FIG. 1 illustrates an example of a method for depositing a film on a substrate such as a semiconductor wafer using thermal atomic layer deposition (tALD). At 10, a precursor is introduced into a reaction volume of a processing chamber to expose a substrate such as a semiconductor wafer. At 14, the precursor is purged from the reaction volume. At 16, a reactant gas is introduced into the reaction volume. For example, the reactant gas may be ammonia. At 18, the reactant gas is purged.
A resulting film on the substrate has negligible damage to an extreme low k (ELK) dielectric layer and conformal step coverage.

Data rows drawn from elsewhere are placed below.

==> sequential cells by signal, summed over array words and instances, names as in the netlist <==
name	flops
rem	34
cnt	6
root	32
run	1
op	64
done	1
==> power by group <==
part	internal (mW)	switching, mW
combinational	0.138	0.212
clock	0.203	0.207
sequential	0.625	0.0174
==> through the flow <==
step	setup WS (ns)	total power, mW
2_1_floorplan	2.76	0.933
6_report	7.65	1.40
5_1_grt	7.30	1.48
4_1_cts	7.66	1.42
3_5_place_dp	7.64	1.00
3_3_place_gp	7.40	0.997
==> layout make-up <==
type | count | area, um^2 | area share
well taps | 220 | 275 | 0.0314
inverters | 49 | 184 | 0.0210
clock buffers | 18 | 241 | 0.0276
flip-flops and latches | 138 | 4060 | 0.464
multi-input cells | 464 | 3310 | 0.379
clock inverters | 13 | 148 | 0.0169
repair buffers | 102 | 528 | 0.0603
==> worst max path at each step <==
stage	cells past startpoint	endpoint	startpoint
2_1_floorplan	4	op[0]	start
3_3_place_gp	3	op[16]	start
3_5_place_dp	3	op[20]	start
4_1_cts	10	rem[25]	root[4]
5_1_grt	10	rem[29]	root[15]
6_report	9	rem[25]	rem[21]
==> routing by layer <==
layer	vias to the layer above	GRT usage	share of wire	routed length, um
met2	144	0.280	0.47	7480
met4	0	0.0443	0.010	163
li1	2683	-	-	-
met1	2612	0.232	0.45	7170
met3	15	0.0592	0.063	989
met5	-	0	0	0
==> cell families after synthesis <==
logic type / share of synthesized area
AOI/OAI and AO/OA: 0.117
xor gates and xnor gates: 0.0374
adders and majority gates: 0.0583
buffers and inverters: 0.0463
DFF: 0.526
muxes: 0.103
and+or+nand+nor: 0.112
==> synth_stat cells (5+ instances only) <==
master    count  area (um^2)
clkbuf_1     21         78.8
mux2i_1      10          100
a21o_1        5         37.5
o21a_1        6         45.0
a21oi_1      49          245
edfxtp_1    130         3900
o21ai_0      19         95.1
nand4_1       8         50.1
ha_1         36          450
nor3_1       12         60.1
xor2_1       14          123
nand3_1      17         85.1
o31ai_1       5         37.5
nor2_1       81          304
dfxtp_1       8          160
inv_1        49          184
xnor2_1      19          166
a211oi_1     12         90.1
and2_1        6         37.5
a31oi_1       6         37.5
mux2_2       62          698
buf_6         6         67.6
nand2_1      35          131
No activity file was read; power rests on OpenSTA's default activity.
`src/hdl/pcfi_pkg.sv`:
```
// Shared types, constants and arithmetic helpers of the particle contact force integrator.
package pcfi_pkg;

  localparam int DEFAULT_PARTICLES = 256;
  localparam int CFG_INDEX_W = 3;
  localparam int CFG_DATA_W = 32;

  localparam logic [CFG_INDEX_W-1:0] CFG_STIFFNESS = 3'd0;
  localparam logic [CFG_INDEX_W-1:0] CFG_TIME_STEP = 3'd1;
  localparam logic [CFG_INDEX_W-1:0] CFG_INV_DOUBLE_STEP = 3'd2;
  localparam logic [CFG_INDEX_W-1:0] CFG_INV_MASS = 3'd3;
  localparam logic [CFG_INDEX_W-1:0] CFG_VERLET_MODE = 3'd4;

  localparam logic [31:0] RST_STIFFNESS = 32'd65536000;
  localparam logic [31:0] RST_TIME_STEP = 32'd4294967;
  localparam logic [31:0] RST_INV_DOUBLE_STEP = 32'd32768000;
  localparam logic [31:0] RST_INV_MASS = 32'd65536;

  localparam logic signed [65:0] SAT_MAX66 = 66'sd2147483647;
  localparam logic signed [65:0] SAT_MIN66 = -66'sd2147483648;

  typedef enum logic [1:0] {
    CMD_LOAD    = 2'd0,
    CMD_CLEAR   = 2'd1,
    CMD_CONTACT = 2'd2,
    CMD_MOVE    = 2'd3
  } pcfi_cmd_t;

  typedef enum logic [5:0] {
    S_IDLE, S_MWAIT, S_DONE,
    S_LD_MUL, S_LD_WR, S_CLR,
    S_MV_RD, S_MV_ACC, S_MV_AT, S_MV_VB, S_MV_VC, S_MV_VD, S_MV_E1, S_MV_E2,
    S_CT_RA, S_CT_RB, S_CT_RS, S_CT_PA, S_CT_PB, S_CT_D,
    S_CT_BG, S_CT_BG2, S_CT_SQ, S_CT_SQ2, S_CT_ROOT,
    S_CT_F0, S_CT_F1, S_CT_F2, S_CT_F3, S_CT_F4, S_CT_F5
  } pcfi_state_t;

  function automatic logic signed [31:0] sat32(input logic signed [65:0] v);
    logic signed [31:0] r;
    if (v > SAT_MAX66) begin
      r = 32'sh7FFFFFFF;
    end else if (v < SAT_MIN66) begin
      r = 32'sh80000000;
    end else begin
      r = v[31:0];
    end
    return r;
  endfunction

  function automatic logic signed [65:0] sx66(input logic signed [31:0] v);
    return {{34{v[31]}}, v};
  endfunction

  function automatic logic signed [32:0] sx33(input logic signed [31:0] v);
    return {v[31], v};
  endfunction

endpackage

```
`src/hdl/pcfi_div.sv`:
```
// Restoring divider, one quotient bit per cycle; the quotient is known to fit 32 bits.
module pcfi_div (
  input  logic        clk,
  input  logic        rst,
  input  logic        start,
  input  logic [64:0] numer,
  input  logic [31:0] denom,
  output logic        done,
  output logic [31:0] quot
);
  import pcfi_pkg::*;

  logic [64:0] num;
  logic [31:0] den;
  logic [31:0] rem;
  logic [6:0]  cnt;
  logic        run;
  logic [32:0] rem_sh;

  assign rem_sh = {rem, num[64]};

  always_ff @(posedge clk) begin
    if (rst) begin
      run  <= 1'b0;
      done <= 1'b0;
      cnt  <= '0;
    end else begin
      done <= 1'b0;
      if (start) begin
        num  <= numer;
        den  <= denom;
        rem  <= '0;
        quot <= '0;
        cnt  <= 7'd65;
        run  <= 1'b1;
      end else if (run) begin
        if (rem_sh >= {1'b0, den}) begin
          rem  <= 32'(rem_sh - {1'b0, den});
          quot <= {quot[30:0], 1'b1};
        end else begin
          rem  <= rem_sh[31:0];
          quot <= {quot[30:0], 1'b0};
        end
        num <= {num[63:0], 1'b0};
        cnt <= cnt - 7'd1;
        if (cnt == 7'd1) begin
          run  <= 1'b0;
          done <= 1'b1;
        end
      end
    end
  end
endmodule
```
`config.mk`:
```
export PLATFORM = sky130hd
export DESIGN_NAME = pcfi_div
export DESIGN_NICKNAME = d
export VERILOG_FILES = /design/src/hdl/pcfi_pkg.sv /design/src/hdl/pcfi_div.sv
export SDC_FILE = /design/constraint.sdc
export NUM_CORES = 1
export LEC_CHECK = 0
export BUFFER_PORTS_ARGS = -buffer_cell sky130_fd_sc_hd__buf_2
export CORE_UTILIZATION = 34
export CTS_BUF_LIST = sky130_fd_sc_hd__clkbuf_8
export DETAILED_ROUTE_END_ITERATION = 7
export SYNTH_ARGS = -nofsm -noshare
export SYNTH_HDL_FRONTEND = slang
export SYNTH_SLANG_ARGS = --single-unit
```
`constraint.sdc`:
```
create_clock -name clk -period 7.5 [get_ports clk]
set_clock_uncertainty 0.1 [all_clocks]
set_input_delay 0.75 -clock clk [delete_from_list [all_inputs] [get_ports clk]]
set_output_delay 0.75 -clock clk [all_outputs]
set_load 0.01 [all_outputs]
```
# Yosys cells after proc, flatten, opt, wreduce, memory -nomap -nowiden
# Index checks and enable logic that the tools add are counted.
# Widths: inputs -> output; s select.
# op_classes
eq_ne	1
mul	0
order_cmp	1
div_mod_pow	0
n_reduce_logical	5
shift	0
bitwise	2
muxes	12
addsub	2
# ops
op	n
$mux 65	2
$mux 32	3
$ge 33x32->1	1
$sub 32x32->32	1
$mux 7	2
$eq 7x1->1 const B	1
$sub 7x1->7 const B	1
$mux 1	5
$reduce_and 2->1	2
$reduce_or 3->1	1
$not 1->1	2
$reduce_bool 2->1	1
$reduce_or 2->1	1
# word_totals
mem_bits_ro	0
memories	0
inputBits	100
regBits	170
latch_bits	0
mem_bits_rw	0

# Depth between registers and ports, before layout
# Gate-level depths: netlist of the first run.
# logic_depth
word_depth	4
depth_mapped	13

# Worst setup path after synthesis of the first run
# No wires, ideal clock.
# synth_path
path_type	input to register
startpoint	in start
endpoint	reg num[0] (enable)
stages	4
arrival_ns	6.776
path_slack_ns	0.004
setup_time_ns	0.619
path_cell_list	clkbuf_1 -> clkbuf_1 -> nor2_1 -> nor2_1
# synth_via
elab_chain_len	2
# synth_rtl
element	line_no	source
start: declaration	pcfi_div.sv:5	input logic start,
$reduce_bool 2->1 (no source line)	--	
$reduce_and 2->1 (no source line)	--	
end signal: assignment	pcfi_div.sv:30	num <= numer;
end signal: assignment	pcfi_div.sv:44	num <= {num[63:0], 1'b0};
end: declaration	pcfi_div.sv:13	logic [64:0] num;
# Every way passes these cells.
# A chain may end at the register's enable or synchronous reset.

# Final worst setup path of the first run
# layout_path
startpoint	reg rem[25]
endpoint	reg rem[31] (data pin)
# layout_via
elab_chain_len	3
elab_cells_between_ends	4
classes_between	add/sub: 1; order compare: 1; mux: 2
# layout_rtl
element	line_no	source
start: declaration	pcfi_div.sv:15	logic [31:0] rem;
start signal: assignment	pcfi_div.sv:38	rem <= 32'(rem_sh - {1'b0, den});
start signal: assignment	pcfi_div.sv:41	rem <= rem_sh[31:0];
$sub 32x32->32 or $ge 33x32->1 (tied branches)	pcfi_div.sv:38, pcfi_div.sv:37	
$mux 32 *	pcfi_div.sv:37	if (rem_sh >= {1'b0, den}) begin
$mux 32 *	pcfi_div.sv:36	end else if (run) begin
# Every way passes the cells marked *; elsewhere a longest branch is shown, timed or not. The select of a mux whose other input is x is not followed.

==> results of run 1 <==
[sequential cells by signal (all words and copies together) (netlist names)]
signal	flops
den	32
run	1
quot	32
num	65
rem	32
done	1
cnt	7
[path summary, 6_finish.rpt]
path | end | slack, ns | cells after the start
max reg2reg | rem[31] | 4.11 | 10
min reg2reg | cnt[1] | 0.41 | 2
max | rem[31] | 4.11 | 10
min | den[12] | 0.35 | 1
[cell type report]
| cell class | instances | area share (%) |
|---|---|---|
| multi-input combinational | 468 | 33.9 |
| inverter | 43 | 1.59 |
| sequential | 170 | 49.3 |
| antenna | 2 | 0.0492 |
| clock inverter | 15 | 1.96 |
| tap | 330 | 4.06 |
| timing repair buffer | 136 | 6.82 |
| clock buffer | 17 | 2.30 |
[per-stage QoR]
stage | setup WS [ns] | instance area (µm²)
after detailed placement | 4.10 | 9730
after floorplan | 0.00436 | 8770
after global placement | 4.24 | 9730
after CTS | 4.10 | 10200
final | 4.11 | 10200
after global routing | 3.89 | 10200
[cells by family (layout without fill, tap and decap cells)]
group	count (synthesis)	in the layout
other	0	2
and+or+nand+nor	207	207
AOI/OAI and AO/OA	131	131
muxes	66	66
xor gates and xnor gates	29	29
DFF	170	170
buffers and inverters	76	211
adders and majority gates	35	35
[per-layer routing]
layer,vias to the layer above,GRT usage (%)
met3,27,5.93
met5,-,0
met4,8,4.63
met1,2793,18.5
li1,2856,-
met2,124,22.7
[power groups by stage]
stage	Clock (mW)	Sequential (mW)	Combinational, mW
global placement	0	1.18	0.493
floorplan	0	1.18	0.379
global route	0.736	1.17	0.556
finish	0.676	1.16	0.497
detailed placement	0	1.18	0.497
CTS	0.705	1.16	0.500
[synthesized netlist by cell type (4+ instances only)]
| master | n | area share (%) |
|---|---|---|
| a21oi_2 | 12 | 1.2 |
| inv_1 | 43 | 1.8 |
| nor3_1 | 12 | 0.68 |
| nand2_2 | 10 | 0.71 |
| o21ai_1 | 9 | 0.51 |
| nor2b_1 | 39 | 2.8 |
| nand2_1 | 62 | 2.7 |
| ha_1 | 34 | 4.8 |
| nand2b_1 | 7 | 0.50 |
| nand4_1 | 8 | 0.57 |
| buf_2 | 4 | 0.23 |
| dfxtp_1 | 9 | 2.1 |
| a21oi_1 | 46 | 2.6 |
| xnor2_1 | 14 | 1.4 |
| o211ai_1 | 4 | 0.34 |
| a211oi_2 | 11 | 1.6 |
| xor2_1 | 15 | 1.5 |
| clkbuf_1 | 20 | 0.86 |
| nand3_1 | 11 | 0.63 |
| mux2_2 | 64 | 8.2 |
| o21a_1 | 5 | 0.43 |
| buf_4 | 4 | 0.34 |
| edfxtp_1 | 161 | 55 |
| nor2_1 | 36 | 1.5 |
| o21ai_0 | 15 | 0.86 |
| a21o_1 | 6 | 0.51 |
==> results.sh, run 1 <==
export IMPL_fin_crit_sh_pct=45.2
export IMPL_route_met2_wl_mm=8.51
export IMPL_r2r_start="rem[25]"
export IMPL_max_slew_margin_rel_pct=29.5
export IMPL_yosysSeqAreaShare_pct=57.2
export IMPL_tritoncts="built"
export IMPL_netlist_instances=714
export IMPL_power_mw=2.33
export IMPL_ctsResizeCount=0
export IMPL_synth_compound_area_share_pct=10.6
export IMPL_root_buffer="clkbuf_8"
export IMPL_worst_path_max_delay_cell="ha_1"
export IMPL_totalWireLength_mm=18.6
export IMPL_critical_path_top_delay_family="compound AO/OA/AOI/OAI gates"
export IMPL_yosys_warnings=0
export IMPL_drc=0
export IMPL_synth_cell_types=59
export IMPL_rsz0062_at_grt="false"
export IMPL_clockBufferDepth=2
export IMPL_grt_pass1_vias=5869
export IMPL_crit_required_ns=7.62
export IMPL_p_sw_share_pct=31.5
export IMPL_clk_pin_slew_ns=0.11
export IMPL_path_cells="ha_1, a21oi_2, o21bai_1, a21oi_1, o21ai_1, a211o_1, nor3_4, buf_4, nor3_1, a221o_1"
export IMPL_startpoint="rem[25]"
export IMPL_synth_adder_area_share_pct=5.08
export IMPL_fin_hold_ws_ns=0.347
export IMPL_clkPwrFrac_pct=29.0
export IMPL_cts_num_sinks=170
export IMPL_wl_met3_mm=1.39
export IMPL_wl_met1_mm=8.35
export IMPL_die_y_um=163
export IMPL_hold_buffers=0
export IMPL_track_usage_pct=14.6
export IMPL_final_core_util_pct=40.3
export IMPL_finalMaxSlewViolations=0
export IMPL_firstDrtPassIters=4
export IMPL_hold_path_class="in2reg"
export IMPL_area_growth_pct=15.9
export IMPL_p_comb_share_pct=21.3
export IMPL_multi_input_area_mm2=0.00345
export IMPL_p_leak_nw=3.91
export IMPL_yosys_area_share_xor_xnor_pct=2.90
export IMPL_placementRows=58
export IMPL_p_int_mw=1.60
export IMPL_synth_seq_cells=170
export IMPL_dp_hpwl_mm=12.8
export IMPL_core_mm2=0.0253
export IMPL_grt_pass1_wl_mm=30.0
export IMPL_overflow=0
export IMPL_finalCriticalPeriod_ns=3.39
export IMPL_pin_count=133
export IMPL_viasPerCell=4.92
export IMPL_fmax_ghz=0.295
export IMPL_final_layout_size_suffix_gt1_share_pct=32.3
export IMPL_timing_worst_slew_pin_value_ns=1.06
export IMPL_fp_dieW_um=163
export IMPL_yosys_most_used_dff="edfxtp_1"
export IMPL_hold_viol=0
export IMPL_synth_simple_area_share_pct=12.1
export IMPL_startpoint_type="flip-flop"
export IMPL_wire_per_inst_um=15.7
export IMPL_tns_ns=0
export IMPL_initial_utilization_pct=34.7
export IMPL_fillers=2446
export IMPL_synth_edf_count=161
export IMPL_stdcell_count=1181
export IMPL_worstPathMaxFanout=21
export IMPL_nets=971
export IMPL_topRoutingLayerUsed="met5"
export IMPL_power_frac_seq_pct=49.7
export IMPL_first_iter_violations=303
export IMPL_port_buffers=132
export IMPL_synth_top_family_by_area="simple AND/OR/NAND/NOR gates"
export IMPL_ant_nets=0
export IMPL_p_per_area_mw_per_mm2=229
export IMPL_critPathKind="reg2reg"
export IMPL_path_buf_inv=1
export IMPL_worstSkewPairLatency_ns=0.48
export IMPL_cts_buffers=17
export IMPL_max_cap_violations=0
export IMPL_grt_max_degree=76
export IMPL_syn_area_mm2=0.00877
export IMPL_antenna_found_initial=6
export IMPL_p_switching_mw=0.735
export IMPL_final_cell_mix="161 x edfxtp_1, 131 x buf_2, 64 x mux2_2, 62 x nand2_1, 46 x a21oi_1"
export IMPL_syn_avg_cell_area_um2=12.3
export IMPL_final_common_cell="edfxtp_1"
export IMPL_arrival_ns=3.51
export IMPL_synth_mux_area_fraction_pct=8.44
export IMPL_status="finished clean"
export IMPL_min_delay_start="denom[12]"
export IMPL_critPathMaxStageDelay_ns=0.42
export IMPL_cts_setup_buffers=0
export IMPL_htree_levels=4
export IMPL_setup_viol=0
export IMPL_place_inst=1147
export IMPL_syn_num_nets=849
export IMPL_die_area_mm2=0.0264
export IMPL_synthArstFlopShare_pct=0
export IMPL_crit_path_end_kind="flip-flop"
export IMPL_place_congestion=0.862
export IMPL_seqCellArea_mm2=0.00501
export IMPL_vias=5808
export IMPL_ir_drop_mv=0.121
(Power assumes the default switching activity.)
==> inputs of run 2 (changes only) <==
==> constraint.sdc (replaced) <==
create_clock -name clk -period 3.15 [get_ports clk]
set_clock_uncertainty 0.1 [all_clocks]
set_input_delay 0.315 -clock clk [delete_from_list [all_inputs] [get_ports clk]]
set_output_delay 0.315 -clock clk [all_outputs]
set_load 0.01 [all_outputs]
==> results.sh, run 2 (synthesized netlist as in run 1, its figures left out) <==
export IMPL_status="finished clean"
export IMPL_clockBufferDepth=2
export IMPL_min_delay_start="numer[45]"
export IMPL_p_leak_nw=4.16
export IMPL_arrival_ns=3.20
export IMPL_worstPathMaxFanout=3
export IMPL_wire_per_inst_um=15.4
export IMPL_cts_buffers=17
export IMPL_fp_dieW_um=163
export IMPL_track_usage_pct=14.6
export IMPL_worst_hold_path_endpoint="num[45]"
export IMPL_die_area_mm2=0.0264
export IMPL_critical_path_top_delay_family="compound AO/OA/AOI/OAI gates"
export IMPL_root_buffer="clkbuf_8"
export IMPL_viasPerCell=4.79
export IMPL_ant_nets=0
export IMPL_drc=0
export IMPL_initial_utilization_pct=34.7
export IMPL_critPathMaxStageDelay_ns=0.38
export IMPL_grt_pass1_vias=5961
export IMPL_largest_reg_flops=65
export IMPL_num_antenna_cells=0
export IMPL_dp_hpwl_mm=12.6
export IMPL_totalWireLength_mm=19.0
export IMPL_antenna_found_initial=2
export IMPL_startpoint_type="flip-flop"
export IMPL_setup_viol=0
export IMPL_finalCriticalPeriod_ns=3.02
export IMPL_tritoncts="built"
export IMPL_core_mm2=0.0253
export IMPL_final_core_util_pct=42.5
export IMPL_path_common_cell="a21oi_2"
export IMPL_overflow=0
export IMPL_ir_drop_mv=0.300
export IMPL_hold_path_class="in2reg"
export IMPL_vias=5904
export IMPL_final_common_cell="edfxtp_1"
export IMPL_cts_num_sinks=170
export IMPL_firstDrtPassIters=5
export IMPL_hold_path_depth=2
export IMPL_dpl_cell_area_mm2=0.00988
export IMPL_grt_max_degree=93
export IMPL_timing_worst_slew_pin_value_ns=0.818
export IMPL_regMostFlops="num"
export IMPL_r2r_end="rem[28]"
export IMPL_path_cells="inv_1, ha_1, fa_1, nand2b_1, a21oi_2, o21ai_1, a21oi_2, o211ai_1, a211o_1, a2111o_1, o311ai_1"
export IMPL_place_congestion=0.861
export IMPL_power_mw=5.69
export IMPL_postLayoutSetupSlackWorst_ns=0.126
export IMPL_hold_viol=0
export IMPL_final_layout_size_suffix_gt1_share_pct=33.8
export IMPL_area_growth_pct=22.3
export IMPL_critPathKind="reg2reg"
export IMPL_nets=1025
export IMPL_first_iter_violations=315
export IMPL_htree_levels=4
export IMPL_worstSkewPairLatency_ns=0.46
export IMPL_finalMaxSlewViolations=0
export IMPL_max_slew_margin_rel_pct=45.4
export IMPL_path_buf_inv=1
export IMPL_placementRows=58
export IMPL_fillers=2455
export IMPL_clk_pin_slew_ns=0.11
export IMPL_die_y_um=163
export IMPL_crit_required_ns=3.32
export IMPL_fin_crit_sh_pct=96.0
export IMPL_fmax_ghz=0.331
export IMPL_r2r_slack_ns=0.13
export IMPL_p_per_area_mw_per_mm2=530
export IMPL_dp_slack_ns=0.0899
export IMPL_fin_hold_ws_ns=0.0469
export IMPL_reg2reg_depth=11
export IMPL_pin_count=133
export IMPL_final_area_mm2=0.0107
export IMPL_grt_pass1_wl_mm=30.3
export IMPL_final_cell_mix="161 x edfxtp_1, 131 x buf_2, 64 x mux2_2, 62 x nand2_1"
export IMPL_worst_path_max_delay_cell="fa_1"
export IMPL_r2r_start="num[64]"
export IMPL_crit_path_end_kind="flip-flop"
export IMPL_port_buffers=132
export IMPL_max_cap_violations=0
## run 2: metal layers
layer | up-vias | wire, µm | GRT usage, %
met5 | - | 26 | 0
met2 | 125 | 8670 | 22.9
met4 | 4 | 208 | 3.61
li1 | 2956 | - | -
met1 | 2803 | 8820 | 18.7
met3 | 16 | 1260 | 5.65
## run 2: area by class of cell
| class | count | area [µm²] | share of cell area, % |
|---|---|---|---|
| Tap cell | 330 | 413 | 3.85 |
| Multi-Input combinational cell | 469 | 3530 | 32.9 |
| Clock inverter | 15 | 170 | 1.59 |
| Inverter | 43 | 161 | 1.50 |
| Clock buffer | 17 | 234 | 2.18 |
| Timing Repair Buffer | 189 | 1210 | 11.3 |
| Sequential cell | 170 | 5010 | 46.7 |
## run 2: worst max-delay path by stage
stage / from / endpoint / slack, ns / depth (start not counted)
floorplan: start / num[0] / 0.03 / 4
global placement: rem[25] / rem[13] / 0.10 / 10
detailed placement: num[64] / rem[28] / 0.09 / 11
CTS: num[64] / rem[28] / 0.05 / 11
global route: rem[6] / rem[2] / -0.01 / 9
finish: num[64] / rem[28] / 0.13 / 11
## run 2: what timing repair did
| action | in CTS | in global routing |
|---|---|---|
| buffers inserted | 0 | 6 |
| endpoints found under the hold margin | 33 | 0 |
| setup endpoints to repair | 0 | 29 |
| gates resized for setup | 0 | 12 |
| hold buffers | 33 | 0 |
## run 2: power breakdown
group,internal [mW],leakage [nW],switching [mW]
Clock,0.672,0.205,0.956
Combinational,0.583,2.33,0.719
Sequential,2.69,1.62,0.0693
Total,3.95,4.16,1.74
## run 2: metrics by stage
step           TNS (ns)  cells
6_report              0   1233
3_5_place_dp          0   1161
4_1_cts               0   1226
3_3_place_gp          0   1161
5_1_grt         -0.0123   1233
2_1_floorplan         0    714
==> config.mk <==
export PLATFORM = sky130hd
export DESIGN_NAME = json_string_unescaper
export DESIGN_NICKNAME = d
export VERILOG_FILES = /design/src/rtl/core/jsu_pkg.sv /design/src/rtl/core/jsu_front.sv /design/src/rtl/core/jsu_queue.sv /design/src/rtl/core/jsu_back.sv /design/src/rtl/core/json_string_unescaper.sv
export SDC_FILE = /design/constraint.sdc
export NUM_CORES = 1
export LEC_CHECK = 0
export BUFFER_PORTS_ARGS = -buffer_cell sky130_fd_sc_hd__buf_4
export CAP_MARGIN = 20
export CORE_ASPECT_RATIO = 0.8
export CORE_MARGIN = 4
export CORE_UTILIZATION = 51
export DETAILED_ROUTE_END_ITERATION = 6
export PLACE_DENSITY = 0.82
export SETUP_SLACK_MARGIN = 0.15
export SYNTH_ARGS = -nofsm -noshare
export SYNTH_HDL_FRONTEND = slang
export SYNTH_SLANG_ARGS = --single-unit
==> constraint.sdc <==
create_clock -name clk -period 4.5 [get_ports clk]
set_clock_uncertainty 0.15 [all_clocks]
set_input_delay 0.675 -clock clk [delete_from_list [all_inputs] [get_ports clk]]
set_output_delay 0.675 -clock clk [all_outputs]
set_load 0.02 [all_outputs]
==> src/rtl/core/jsu_pkg.sv <==
// Shared types and codes for the JSON string unescaper.
`timescale 1ns / 1ps

package jsu_pkg;

  localparam int unsigned QUEUE_DEPTH = 2;

  localparam logic [1:0] ST_DATA = 2'd0;
  localparam logic [1:0] ST_OK   = 2'd1;
  localparam logic [1:0] ST_BAD  = 2'd2;

  typedef struct packed {
    logic [7:0] data_byte;
    logic       end_of_input;
  } in_item_t;

  typedef struct packed {
    logic [7:0] out_byte;
    logic [1:0] status;
    logic       last_of_run;
  } out_item_t;

  // Up to three results caused by one input byte.
  typedef struct packed {
    logic [1:0] cnt;
    logic [1:0] status;
    logic [7:0] b0;
    logic [7:0] b1;
    logic [7:0] b2;
  } job_t;

endpackage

However, the film has poor film density, typically around 8.8 g/cm3. This causes poor barrier performance in Cu thermal diffusion and moisture out-diffusion from the ELK dielectric layer.
In contrast, ion-induced atomic layer deposition (iALD) or plasma-enhanced atomic layer deposition (PEALD) processes use a capacitively-coupled plasma (CCP) treatment with a combination of argon, hydrogen, and ammonia at 16 in FIG. 1. The resulting film has high film density (13 g/cm3) and good step coverage. However, the film has significant ELK damage, yield loss, and high content of undesirable carbon impurity (for example, >20 atomic %).